Dynamics and artifacts

Especially for sleep signals other than the EEG (for which spectral band power characteristics are familiar), Hjorth parameters are a convenient way to reflect their gross properties. The three parameters H1, H2 and H3 reflect activity (basically, a signal's typical amplitude), mobility (it's frequency) and complexity (it's variability). Here, we've generated plots for all wake as well as sleep epochs, to highlight some wake/sleep differences, but with the rows/individuals still ordered as above (i.e. by clock-time of sleep onset):

The leftmost plot shows activity (H1) for the HRate (derived heart rate) channel in CCSHS. Clearly, there is an abrupt change that occurs halfway through the recording. In fact, on inspection, we see that this channel basically flat-lines at almost exactly the halfway point of each recording, thus the apparent loss in information content/variability for the second half of the night. So, in this instance, visualization has helped to flag an obvious error with the recording/data. (These derived channels will be removed from subsequent releases of the CCSHS data.)

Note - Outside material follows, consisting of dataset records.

$ cat src/rtl/lock_cfg_writer.sv
// Initiator for a bank of lockable config registers: write, read-back check, lock, then reject.
// Optional LOCK_CFG_PROBE_EN adds a post-lock probe write to reg 0 that must be ignored by the bank.
module lock_cfg_writer
  import lock_cfg_pkg::*;
#(
  parameter int NUM_REGS = 4,
  parameter int DATA_W   = 16,
  parameter int ADDR_W   = 2
) (
  input logic              Clk,
  input logic              reset,
  lock_cfg_writer_if.slave bus
);

  localparam logic [NUM_REGS-1:0] ONE_HOT0 = {{(NUM_REGS-1){1'b0}}, 1'b1};

  state_t              state_q, state_d;
  logic [ADDR_W-1:0]   addr_q, addr_d;
  logic [DATA_W-1:0]   data_q, data_d;
  logic                last_q, last_d;
  logic                ready_q, ready_d;
  logic                rvld_q, rvld_d;
  logic [1:0]          rerr_q, rerr_d;
  logic [NUM_REGS-1:0] wr_q, wr_d;
  logic [DATA_W-1:0]   wdat_q, wdat_d;
  logic                lock_q, lock_d;
  logic                done_q, done_d;
  logic                eflag_q, eflag_d;
  logic [ADDR_W-1:0]   rd_sel;
  logic [DATA_W-1:0]   rd_slice;
`ifdef LOCK_CFG_PROBE_EN
  logic [DATA_W-1:0]   probe_q, probe_d;
`endif

  // Read-back of the target in CHK; register 0 otherwise (probe path).
  assign rd_sel = (state_q == ST_CHK) ? addr_q : '0;

  lock_cfg_rdmux #(.NUM_REGS(NUM_REGS), .DATA_W(DATA_W), .ADDR_W(ADDR_W)) u_rdmux (
    .rdata (bus.reg_rdata),
    .sel   (rd_sel),
    .slice (rd_slice)
  );

  always_ff @(posedge Clk or posedge reset) begin
    if (reset) begin
      state_q <= ST_IDLE;
      addr_q  <= '0;
      data_q  <= '0;
      last_q  <= 1'b0;
      ready_q <= 1'b0;
      rvld_q  <= 1'b0;
      rerr_q  <= RESP_OK;
      wr_q    <= '0;
      wdat_q  <= '0;
      lock_q  <= 1'b0;
      done_q  <= 1'b0;
      eflag_q <= 1'b0;
`ifdef LOCK_CFG_PROBE_EN
      probe_q <= '0;
`endif
    end else begin
      state_q <= state_d;
      addr_q  <= addr_d;
      data_q  <= data_d;
      last_q  <= last_d;
      ready_q <= ready_d;
      rvld_q  <= rvld_d;
      rerr_q  <= rerr_d;
      wr_q    <= wr_d;
      wdat_q  <= wdat_d;
      lock_q  <= lock_d;
      done_q  <= done_d;
      eflag_q <= eflag_d;
`ifdef LOCK_CFG_PROBE_EN
      probe_q <= probe_d;
`endif
    end
  end

  // Outputs are registered: each branch computes what the next state's cycle drives.
  always_comb begin
    state_d = state_q;
    addr_d  = addr_q;
    data_d  = data_q;
    last_d  = last_q;
    ready_d = 1'b0;
    rvld_d  = 1'b0;
    rerr_d  = RESP_OK;
    wr_d    = '0;
    wdat_d  = wdat_q;
    lock_d  = 1'b0;
    done_d  = 1'b0;
    eflag_d = 1'b0;
`ifdef LOCK_CFG_PROBE_EN
    probe_d = probe_q;
`endif
    case (state_q)
      ST_IDLE: begin
        ready_d = 1'b1;
        if (bus.req_valid && ready_q) begin
          if (int'(bus.req_addr) >= NUM_REGS) begin
            rvld_d = 1'b1;
            rerr_d = RESP_BAD_ADDR;
          end else begin
            addr_d  = bus.req_addr;
            data_d  = bus.req_data;
            last_d  = bus.req_last;
            wr_d    = ONE_HOT0 << bus.req_addr;
            wdat_d  = bus.req_data;
            ready_d = 1'b0;
            state_d = ST_WR;
          end
        end
      end
      ST_WR: state_d = ST_CHK;
      ST_CHK: begin
        if (rd_slice != data_q) begin
          rvld_d  = 1'b1;
          rerr_d  = RESP_MISMATCH;
          eflag_d = 1'b1;
          state_d = ST_ERR;
        end else if (last_q) begin
          lock_d  = 1'b1;
          state_d = ST_LOCK;
        end else begin
          rvld_d  = 1'b1;
          ready_d = 1'b1;
          state_d = ST_IDLE;
        end
      end
      ST_LOCK: begin
`ifdef LOCK_CFG_PROBE_EN
        // Nothing writes during LOCK, so reg 0 read here equals its value in PROBE.
        wr_d    = ONE_HOT0;
        wdat_d  = ~rd_slice;
        probe_d = rd_slice;
        state_d = ST_PROBE;
`else
        rvld_d  = 1'b1;
        done_d  = 1'b1;
        ready_d = 1'b1;
        state_d = ST_LOCKED;
`endif
      end
`ifdef LOCK_CFG_PROBE_EN
      ST_PROBE: state_d = ST_PCHK;
      ST_PCHK: begin
        rvld_d = 1'b1;
        if (rd_slice == probe_q) begin
          done_d  = 1'b1;
          ready_d = 1'b1;
          state_d = ST_LOCKED;
        end else begin
          rerr_d  = RESP_MISMATCH;
          eflag_d = 1'b1;
          state_d = ST_ERR;
        end
      end
`endif
      ST_LOCKED: begin
        done_d  = 1'b1;
        ready_d = 1'b1;
        if (bus.req_valid && ready_q) begin
          rvld_d = 1'b1;
          rerr_d = RESP_LOCKED;
        end
      end
      ST_ERR:  eflag_d = 1'b1;
      default: state_d = ST_IDLE;
    endcase
  end

  assign bus.req_ready  = ready_q;
  assign bus.resp_valid = rvld_q;
  assign bus.resp_err   = rerr_q;
  assign bus.reg_write  = wr_q;
  assign bus.reg_data   = wdat_q;
  assign bus.reg_lock   = lock_q;
  assign bus.lock_done  = done_q;
  assign bus.err_flag   = eflag_q;

endmodule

The other two plots show how different metrics for different signals (ECG and EOG) show wake/sleep differences, but also clear ultradian dynamics, e.g. the tendency for heart rate (as measured indirectly by the mobility of the ECG) to dip during deep sleep. That is, even though not explicitly indicated on the plots, the pattern of when sleep onset occurs (i.e. which will mirror the above plots) is readily apparent for both these metrics.

Other ultradian dynamics

Finally, polysomnography offers are rich set of possibities for investigating the interplay between different body systems. As a somewhat random and entirely data-driven exercise, here we look at the coupling between brain (EEG) and muscle activity (chin EMG), known as corticomuscular coherence. Typically studied in the context of explicit movements/motor commands, it can be indexed by spectral coherence. Here we show epoch-level imaginary coherence (which avoids volume conduction artifact) in the alpha (left plot) and beta (right plot) power bands. As with many of the above examples, there are clear temporal dynamics in this measure, that appear to track across all subjects, and show qualitatively different patterns for alpha and beta power; furthermore, this effect is seen if looking just within N2 sleep, and so reflects dynamic processes at a finer granularity than traditional staging.

What does this particular result mean? Is it interesting? Personally, I've currently no idea... Again, the purpose here is to demonstrate the hypothesis-generating value of data visualization, inasmuch as different views of a dataset can bring what might otherwise be unappreciated features and facets to the fore.

So, the bottom line -- be sure to look at any data you download from the NSRR!